Dataset entries
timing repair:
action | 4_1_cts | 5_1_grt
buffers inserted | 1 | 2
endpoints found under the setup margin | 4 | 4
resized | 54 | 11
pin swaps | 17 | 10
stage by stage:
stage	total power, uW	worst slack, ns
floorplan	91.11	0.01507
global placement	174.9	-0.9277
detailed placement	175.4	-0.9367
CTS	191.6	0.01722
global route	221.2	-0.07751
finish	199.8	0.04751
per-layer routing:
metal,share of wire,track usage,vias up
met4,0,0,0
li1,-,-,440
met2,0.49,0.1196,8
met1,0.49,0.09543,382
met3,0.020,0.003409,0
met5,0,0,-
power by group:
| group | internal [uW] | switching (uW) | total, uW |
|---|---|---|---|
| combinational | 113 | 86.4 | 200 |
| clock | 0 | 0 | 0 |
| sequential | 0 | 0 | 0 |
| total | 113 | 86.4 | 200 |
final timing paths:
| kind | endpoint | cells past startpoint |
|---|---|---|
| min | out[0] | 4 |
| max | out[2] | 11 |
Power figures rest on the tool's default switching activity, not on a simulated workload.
module count60(
    input clk,
    input reset,
    input ena,
    output reg [7:0] q
);
    always @(posedge clk) begin
        if (reset) begin
            q <= 8'h00;   
        end
		  else if (ena) begin
            if (q[3:0] == 4'h9) begin
                q[3:0] <= 4'h0;
                if (q[7:4] == 4'h5) begin
                    q[7:4] <= 4'h0;   
                end else begin
                    q[7:4] <= q[7:4] + 1'h1;   
                end
            end else begin
                q[3:0] <= q[3:0] + 1'h1;   
            end
        end
    end
endmodule
==> flow/run.sh <==
#!/bin/bash
# OpenROAD 26Q1-2900-gdf79404cd8, Yosys 0.63+post, stock flow scripts
make -C /OpenROAD-flow-scripts/flow DESIGN_CONFIG=/design/flow/config.mk WORK_HOME=/design/flow/orfs finish
==> flow/config.mk <==
export PLATFORM = sky130hd
export DESIGN_NAME = clockk
export DESIGN_NICKNAME = clockk
export VERILOG_FILES = /design/flow/design.v
export SDC_FILE = /design/flow/constraint.sdc
export NUM_CORES = 4
export LEC_CHECK = 1
export CORE_UTILIZATION = 40
==> flow/constraint.sdc <==
current_design clockk

set clk_period 3.4
set clk_io_pct 0.2

create_clock -name clk0 -period $clk_period [get_ports {clk}]

set non_clock_inputs [all_inputs -no_clocks]
set_input_delay [expr $clk_period * $clk_io_pct] -clock clk0 $non_clock_inputs
set_output_delay [expr $clk_period * $clk_io_pct] -clock clk0 [all_outputs]
module mux #(
    parameter int ELEM_WIDTH = 8,
    parameter int NUM_ELEM   = 6
) (
    input logic [$clog2(NUM_ELEM)-1:0] s_i,
    input logic [NUM_ELEM-1:0][ELEM_WIDTH-1:0] i_i,
    output logic [ELEM_WIDTH-1:0] o_o
);
  always_comb o_o = i_i[s_i];
endmodule
module register #(
    parameter int                  ELEM_WIDTH  = 32,
    parameter bit [ELEM_WIDTH-1:0] RESET_VALUE = '0
) (
    input logic clk_i,
    input logic arst_ni,
    input logic en_i,
    input logic [ELEM_WIDTH-1:0] d_i,
    output logic [ELEM_WIDTH-1:0] q_o
);
  always_ff @(posedge clk_i or negedge arst_ni) begin
    if (~arst_ni) begin
      q_o <= RESET_VALUE;
    end else if (en_i) begin
      q_o <= d_i;
    end
  end
endmodule
==> run.sh <==
#!/bin/bash
# OpenROAD 26Q1-2900-gdf79404cd8, Yosys 0.63+post, stock flow scripts
make -C /OpenROAD-flow-scripts/flow DESIGN_CONFIG=/design/flow/config.mk WORK_HOME=/design/flow/orfs finish
==> config.mk <==
export PLATFORM = sky130hd
export DESIGN_NAME = mem
export DESIGN_NICKNAME = mem
export VERILOG_FILES = /design/flow/design.v
export SDC_FILE = /design/flow/constraint.sdc
export NUM_CORES = 4
export LEC_CHECK = 1
export CORE_UTILIZATION = 40
==> constraint.sdc <==
current_design mem

set clk_period 2.3
set clk_io_pct 0.2

create_clock -name clk0 -period $clk_period [get_ports {clk_i}]

set non_clock_inputs [all_inputs -no_clocks]
set_input_delay [expr $clk_period * $clk_io_pct] -clock clk0 $non_clock_inputs
set_output_delay [expr $clk_period * $clk_io_pct] -clock clk0 [all_outputs]
--- design.v ---
package apb_uart_pkg;
  parameter int SYS_ADDR_WIDTH = 5;   
  parameter int SYS_DATA_WIDTH = 32;   
  parameter int DEFAULT_BAUD_RATE = 'h28B0;   
  parameter bit DEFAULT_PARITY_EN = 1'b0;   
  parameter bit DEFAULT_PARITY_TYPE = 1'b0;   
  parameter bit DEFAULT_EXTRA_STOP_BITS = 1'b0;   
  parameter int TX_FIFO_SIZE = 8;   
  parameter int RX_FIFO_SIZE = 8;   
  parameter logic [SYS_ADDR_WIDTH-1:0] REG_CTRL_ADDR = 'h00;   
  parameter logic [SYS_ADDR_WIDTH-1:0] REG_CLK_DIV_ADDR = 'h04;   
  parameter logic [SYS_ADDR_WIDTH-1:0] REG_CFG_ADDR = 'h08;   
  parameter logic [SYS_ADDR_WIDTH-1:0] REG_TX_FIFO_COUNT_ADDR = 'h0C;   
  parameter logic [SYS_ADDR_WIDTH-1:0] REG_RX_FIFO_COUNT_ADDR = 'h10;   
  parameter logic [SYS_ADDR_WIDTH-1:0] REG_TX_DATA_ADDR = 'h14;   
  parameter logic [SYS_ADDR_WIDTH-1:0] REG_RX_DATA_ADDR = 'h18;   
  parameter logic [SYS_ADDR_WIDTH-1:0] REG_INTR_CTRL_ADDR = 'h1C;   
  typedef struct packed {
    logic        RX_FLUSH;   
    logic        TX_FLUSH;   
    logic        CLK_EN;     
  } ctrl_reg_t;
  typedef struct packed {logic [31:0] CLK_DIV;} clk_div_reg_t;   
  typedef struct packed {
    logic        EXTRA_STOP_BITS;   
    logic        PARITY_TYPE;       
    logic        PARITY_EN;         
  } cfg_reg_t;
  typedef struct packed {logic [31:0] TX_FIFO_COUNT;} tx_fifo_count_reg_t;   
  typedef struct packed {logic [31:0] RX_FIFO_COUNT;} rx_fifo_count_reg_t;   
  typedef struct packed {
    logic [7:0]  TX_DATA;    
  } tx_data_reg_t;
  typedef struct packed {
    logic [7:0]  RX_DATA;    
  } rx_data_reg_t;
  typedef struct packed {
    logic        TX_ALMOST_FULL;   
    logic        RX_ALMOST_FULL;    
    logic        RX_PARITY_ERROR;   
    logic        RX_VALID;          
  } intr_ctrl_reg_t;
endpackage
$ cat /design/flow/config.mk
export PLATFORM = sky130hd
export DESIGN_NAME = Fsm
export DESIGN_NICKNAME = Fsm
export VERILOG_FILES = /design/flow/design.v
export SDC_FILE = /design/flow/constraint.sdc
export NUM_CORES = 4
export LEC_CHECK = 1
export CORE_AREA = 10 10 70 70
export DIE_AREA = 0 0 80 80
$ cat /design/flow/constraint.sdc
current_design Fsm

set clk_period 2.1
set clk_io_pct 0.2

create_clock -name clk0 -period $clk_period [get_ports {clk}]

set non_clock_inputs [all_inputs -no_clocks]
set_input_delay [expr $clk_period * $clk_io_pct] -clock clk0 $non_clock_inputs
set_output_delay [expr $clk_period * $clk_io_pct] -clock clk0 [all_outputs]
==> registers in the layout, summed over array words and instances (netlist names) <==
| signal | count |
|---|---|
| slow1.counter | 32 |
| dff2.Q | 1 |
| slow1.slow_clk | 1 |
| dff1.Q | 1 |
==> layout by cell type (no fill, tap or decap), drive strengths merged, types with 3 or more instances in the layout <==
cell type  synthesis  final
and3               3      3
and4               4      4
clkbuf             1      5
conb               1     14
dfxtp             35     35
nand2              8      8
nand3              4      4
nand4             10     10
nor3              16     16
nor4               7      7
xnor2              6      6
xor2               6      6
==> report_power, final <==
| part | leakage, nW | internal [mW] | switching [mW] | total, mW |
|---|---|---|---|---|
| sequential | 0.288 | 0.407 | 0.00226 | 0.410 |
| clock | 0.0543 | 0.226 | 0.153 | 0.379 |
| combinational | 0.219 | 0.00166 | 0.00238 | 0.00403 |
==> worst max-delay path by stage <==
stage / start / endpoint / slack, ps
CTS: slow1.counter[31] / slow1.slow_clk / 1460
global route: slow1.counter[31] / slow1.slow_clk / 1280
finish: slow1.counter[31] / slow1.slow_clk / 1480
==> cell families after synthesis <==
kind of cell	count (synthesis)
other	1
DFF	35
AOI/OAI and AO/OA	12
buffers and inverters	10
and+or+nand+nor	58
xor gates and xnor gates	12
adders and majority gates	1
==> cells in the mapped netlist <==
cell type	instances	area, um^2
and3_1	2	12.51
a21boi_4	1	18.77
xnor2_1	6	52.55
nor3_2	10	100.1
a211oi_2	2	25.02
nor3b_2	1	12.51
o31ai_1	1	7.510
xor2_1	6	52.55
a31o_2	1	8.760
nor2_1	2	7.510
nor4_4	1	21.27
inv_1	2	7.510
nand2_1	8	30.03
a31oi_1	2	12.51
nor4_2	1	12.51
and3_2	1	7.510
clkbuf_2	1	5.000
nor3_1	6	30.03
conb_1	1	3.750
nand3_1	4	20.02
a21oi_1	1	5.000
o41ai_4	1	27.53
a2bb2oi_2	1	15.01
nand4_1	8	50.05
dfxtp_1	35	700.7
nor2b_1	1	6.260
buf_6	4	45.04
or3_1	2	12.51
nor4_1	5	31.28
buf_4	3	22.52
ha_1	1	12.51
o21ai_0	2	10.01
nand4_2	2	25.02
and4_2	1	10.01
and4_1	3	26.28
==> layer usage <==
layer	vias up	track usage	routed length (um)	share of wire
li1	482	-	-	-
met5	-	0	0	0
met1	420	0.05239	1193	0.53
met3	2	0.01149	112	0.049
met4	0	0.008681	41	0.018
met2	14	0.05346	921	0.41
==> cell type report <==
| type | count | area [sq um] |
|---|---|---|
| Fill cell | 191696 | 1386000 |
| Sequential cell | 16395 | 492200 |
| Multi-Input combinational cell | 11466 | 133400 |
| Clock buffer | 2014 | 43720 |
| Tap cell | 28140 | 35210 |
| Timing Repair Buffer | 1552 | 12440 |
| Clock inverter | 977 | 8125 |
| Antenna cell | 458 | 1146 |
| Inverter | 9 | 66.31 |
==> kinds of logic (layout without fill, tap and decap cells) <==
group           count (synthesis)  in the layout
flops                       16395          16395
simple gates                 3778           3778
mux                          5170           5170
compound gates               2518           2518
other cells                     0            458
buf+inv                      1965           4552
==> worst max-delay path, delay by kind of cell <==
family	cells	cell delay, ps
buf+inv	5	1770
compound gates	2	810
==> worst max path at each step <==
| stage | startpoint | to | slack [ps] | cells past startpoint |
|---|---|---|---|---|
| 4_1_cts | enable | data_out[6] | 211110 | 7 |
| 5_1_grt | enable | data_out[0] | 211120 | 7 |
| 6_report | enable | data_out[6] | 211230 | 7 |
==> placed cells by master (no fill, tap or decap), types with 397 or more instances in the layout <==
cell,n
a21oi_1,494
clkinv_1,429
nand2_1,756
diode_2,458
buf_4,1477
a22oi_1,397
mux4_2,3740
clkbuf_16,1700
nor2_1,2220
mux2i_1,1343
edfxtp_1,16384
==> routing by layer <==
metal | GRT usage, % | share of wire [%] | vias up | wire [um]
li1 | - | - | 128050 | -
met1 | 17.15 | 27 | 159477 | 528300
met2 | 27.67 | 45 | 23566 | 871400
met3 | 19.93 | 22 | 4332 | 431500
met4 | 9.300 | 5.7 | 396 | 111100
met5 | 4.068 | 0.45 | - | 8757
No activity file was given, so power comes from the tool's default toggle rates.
**config.mk**
```make
export PLATFORM = sky130hd
export DESIGN_NAME = vram
export DESIGN_NICKNAME = vram
export VERILOG_FILES = /design/flow/design.v
export SDC_FILE = /design/flow/constraint.sdc
export NUM_CORES = 4
export LEC_CHECK = 1
export CORE_UTILIZATION = 40
export SYNTH_MEMORY_MAX_BITS = 65536
```
**constraint.sdc**
```tcl
current_design vram

set clk_period 445.6
set clk_io_pct 0.2

create_clock -name clk0 -period $clk_period [get_ports {clk}]

set non_clock_inputs [all_inputs -no_clocks]
set_input_delay [expr $clk_period * $clk_io_pct] -clock clk0 $non_clock_inputs
set_output_delay [expr $clk_period * $clk_io_pct] -clock clk0 [all_outputs]
```
**design.v**
```verilog
`timescale 1ns / 1ps
module synch_ram
#(
  parameter ADDR_WIDTH = 6,
  parameter DATA_WIDTH = 8
)
(
  input  wire                  clk,
  input  wire                  write_en,
  input  wire [ADDR_WIDTH-1:0] addr,
  input  wire [DATA_WIDTH-1:0] data_in,
  output wire [DATA_WIDTH-1:0] data_out
);
reg [DATA_WIDTH-1:0] ram [2**ADDR_WIDTH-1:0];
reg [ADDR_WIDTH-1:0] q_addr;
always @(posedge clk)
  begin
    if (write_en)
        ram[addr] <= data_in;
    q_addr <= addr ;
  end
assign data_out = ram[q_addr];
endmodule
`timescale 1ns / 1ps
module vram
(
  input  wire         clk,    
  input  wire         enable,     
  input  wire         rw_select,   
  input  wire  [10:0] addr_in,      
  input  wire  [ 7:0] data_in,      
  output wire  [ 7:0] data_out      
);
wire       vram_bram_write_en;
wire [7:0] vram_bram_data_out;
synch_ram #(.ADDR_WIDTH(11),
                       .DATA_WIDTH(8)) vram_bram(
  .clk(clk),
  .write_en(vram_bram_write_en),
  .addr(addr_in),
  .data_in(data_in),
  .data_out(vram_bram_data_out)
);
assign vram_bram_write_en = (enable) ? ~rw_select       : 1'b0;
assign data_out        = (enable) ? vram_bram_data_out : 8'h00;
endmodule
```
**run.sh**
```bash
#!/bin/bash
# OpenROAD 26Q1-2900-gdf79404cd8, Yosys 0.63+post, stock flow scripts
make -C /OpenROAD-flow-scripts/flow DESIGN_CONFIG=/design/flow/config.mk WORK_HOME=/design/flow/orfs finish
```
==> impl_metrics.py <==
# Generated from Yosys and OpenROAD reports
metrics = {
    "yosys": {
        "synth.distinct_cells": 89,
        "yosys_area_um2": 635000,
        "library_cell_with_the_highest_instance_count_after_synthesis": "edfxtp_1",
        "yosys_cells": 29800,
        "yosysWarnings": 1,
        "avgSynthCellArea_um2": 21.3,
        "synth_top_cell_by_area": "edfxtp_1",
        "synth_flops": 16400,
        "area_leaders": "edfxtp_1, mux4_2, mux2i_1, nor2_1, clkbuf_1",
        "yosysTopAreaCellShare_pct": 77.5,
        "post_synth_tally_of_flip_flops_with_integrated_enable": 16400,
        "synth_seq_share_pct": 77.5,
        "dominantRegCellSynth": "edfxtp_1",
        "synthesis.area_um2": 635000,
        "ys_top_cells_by_count": "edfxtp_1, mux4_2, nor2_1",
        "postSynthCellCount": 29800,
        "synthArstFlopShare_pct": 0,
    },
    "final_timing": {
        "finalMaxSlewViolations": 0,
        "max_freq_ghz": 0.00552,
        "final.min_clock_period_ns": 181.16,
        "tightest_slew_ns": 1.34,
        "setup_viol_count_final": 0,
        "timing.final.crit_share_pct": 40.7,
        "maxSlewHeadroom_pct": 8.25,
        "grt_setup_unrepaired": "no",
        "timing.final.hold_violations": 0,
        "finalWorstSetupSlack_ns": 264.44,
        "fin_tns_setup_ns": 0,
    },
    "critical_path": {
        "cp_num_buf_inv": 5,
        "required_ns": 356.48,
        "worst-endpoint-arrival_ns": 92.04,
        "slowest_delay_ns": 0.77,
        "cp_max_fo": 6,
        "crit_slowest_cell": "a31oi_2",
        "cp-start-kind": "primary input",
        "critical_path_class": "primary input to output pin",
        "critical_path.top_delay_family": "buffers and inverters",
        "cell_seen_most_often_among_critical_path_stages": "buf_4",
        "critPathCaptureType": "output pin",
        "critical_path.cell_chain": "clkdlybuf4s50_1 -> buf_4 -> o41ai_2 -> buf_4 -> a31oi_2 -> buf_4 -> clkdlybuf4s50_1",
    },
    "global_route": {
        "first_global_vias": 344000,
        "grt_remaining_overflow": 0,
        "grt_antenna_before_repair": 217,
        "wire_length_of_the_first_global_routing_pass_mm": 2670,
        "pin_count_of_the_biggest_net_entering_global_routing": 140,
        "track_usage_pct": 26.7,
    },
    "clocking": {
        "cts-htree-levels": 7,
        "cts_hold_buffers_added": 0,
        "cts-resized-gates": 0,
        "clockRootBuffer": "clkbuf_16",
        "clkSinkCount": 16400,
        "post-cts-setup-buffer-count": 0,
        "cts-buffers-inserted": 1689,
        "cts_max_path_buffers": 6,
        "clk_pin_slew_ns": 0.06,
        "clock_tree_from_tritoncts": "done",
    },
    "finish": {
        "layout-drive-gt1-share_pct": 24.2,
        "syn2layout_area_growth_pct": 13.0,
        "number_of_flip_flops_in_the_largest_register": 16400,
        "final-comb-area_um2": 133000,
        "registers_with_the_highest_flip_flop_counts": "vram_bram.ram x16384",
        "fillerInstances": 129000,
        "top_register": "vram_bram.ram",
        "register_area_um2": 492000,
    },
    "route": {
        "vias_per_cell": 5.84,
        "routed_wirelength_mm": 1930,
        "route.detailed.drc": 0,
        "firstDrtPassIters": 7,
        "routed-via-count": 315000,
        "final_antenna_net_count": 0,
        "routed_wire_length_per_instance_um": 35.8,
        "initialDrtViolationCount": 21900,
    },
    "job": {
        "drv.max_cap_violation_count": 0,
        "warning_count": 141,
    },
    "die": {
        "die_w_mm": 1.26,
        "core_region_area_um2": 1580000,
        "chip_area_um2": 1590000,
        "boundaryPins": 30,
        "floorplan.die.height_mm": 1.26,
        "fp-utilization_pct": 40.1,
        "fp-row-count": 462,
    },
    "pwr": {
        "p_sw_share_pct": 21.3,
        "seq_power_share_pct": 52.7,
        "vdd.ir_drop.worst_mv": 0.00365,
        "cell_int_power_mw": 2.53,
        "clockPowerShare_pct": 42.1,
        "power_per_cell_area_nw_per_um2": 4.49,
        "netSwitchingPower_mw": 0.686,
        "static-leakage-power_nw": 221,
        "combinationalPowerShare_pct": 5.2,
    },
    "placed_design": {
        "gp_routability_congestion": 0.913,
        "place.port_buffers": 29,
        "dp_hpwl_mm": 1240,
        "dpl_worst_slack_ns": 264.36,
    },
    "status": {
        "run_status": "completed",
    },
    "worst_hold_path": {
        "hp-class": "primary input to flop",
    },
}
## final timing paths
kind / from / end / slack (ns) / cells after the start
min: data_in[7] / vram_bram.ram[908][7] / 88.22 / 1
max: enable / data_out[6] / 264.44 / 7
## layer usage
metal	part of all wire, %	GRT usage [%]
met1	28	26.8
met4	5.6	11.8
met2	45	37.0
met5	0.49	5.19
met3	21	24.8
## through the flow
| step | instances | utilization, % | instance area, µm² | power (mW) | hold slack, ns |
|---|---|---|---|---|---|
| floorplan | 29800 | - | 635000 | 1.81 | 89.15 |
| finish | 53900 | 45.4 | 718000 | 3.22 | 88.22 |
| global placement | 50500 | 42.0 | 664000 | 1.89 | 89.54 |
| detailed placement | 50500 | 42.0 | 665000 | 1.90 | 89.54 |
| global route | 53600 | 45.3 | 717000 | 3.30 | 88.18 |
| CTS | 53500 | 45.3 | 717000 | 3.23 | 88.11 |
## layout by cell type, fill, tap and decap left out, drive strengths merged, types with 398 or more instances in the layout
| cell | Yosys | final |
|---|---|---|
| clkbuf | 908 | 2063 |
| a21oi | 499 | 499 |
| mux4 | 3740 | 3740 |
| clkinv | 2 | 684 |
| a22oi | 398 | 398 |
| nand2 | 768 | 768 |
| buf | 1048 | 1533 |
| mux2i | 1343 | 1343 |
| nor2 | 2245 | 2245 |
| edfxtp | 16400 | 16400 |
## layout make-up
type | instances | area share, %
inverters | 9 | 0.00959
clock buffers | 2063 | 6.16
well taps | 21100 | 3.68
multi-input cells | 11500 | 18.6
repair buffers | 1554 | 1.74
flip-flops and latches | 16400 | 68.6
diodes | 397 | 0.138
clock inverters | 888 | 1.12
## power by group through the flow
stage	Sequential, mW	Combinational, mW	Clock (mW)
final	1.70	0.167	1.36
after global routing	1.70	0.175	1.43
after CTS	1.70	0.166	1.37
## logic make-up after synthesis
logic type             after synthesis  share of synthesized area, %
DFF                              16400                          77.5
muxes                             5170                          15.5
and+or+nand+nor                   3778                          2.49
AOI/OAI and AO/OA                 2518                          2.73
buffers and inverters             1965                          1.76
No activity file was given, so power comes from the tool's default toggle rates.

**WHAT YOU HAVE TO DO**
Reproduce the lines of the entries above from the one with "clkbuf_16,1700" to the one with "met5 | 4.068 | 0.45 | - | 8757", both included, exactly and without any other line.

**ANSWER AREA**
clkbuf_16,1700
nor2_1,2220
mux2i_1,1343
edfxtp_1,16384
==> routing by layer <==
metal | GRT usage, % | share of wire [%] | vias up | wire [um]
li1 | - | - | 128050 | -
met1 | 17.15 | 27 | 159477 | 528300
met2 | 27.67 | 45 | 23566 | 871400
met3 | 19.93 | 22 | 4332 | 431500
met4 | 9.300 | 5.7 | 396 | 111100
met5 | 4.068 | 0.45 | - | 8757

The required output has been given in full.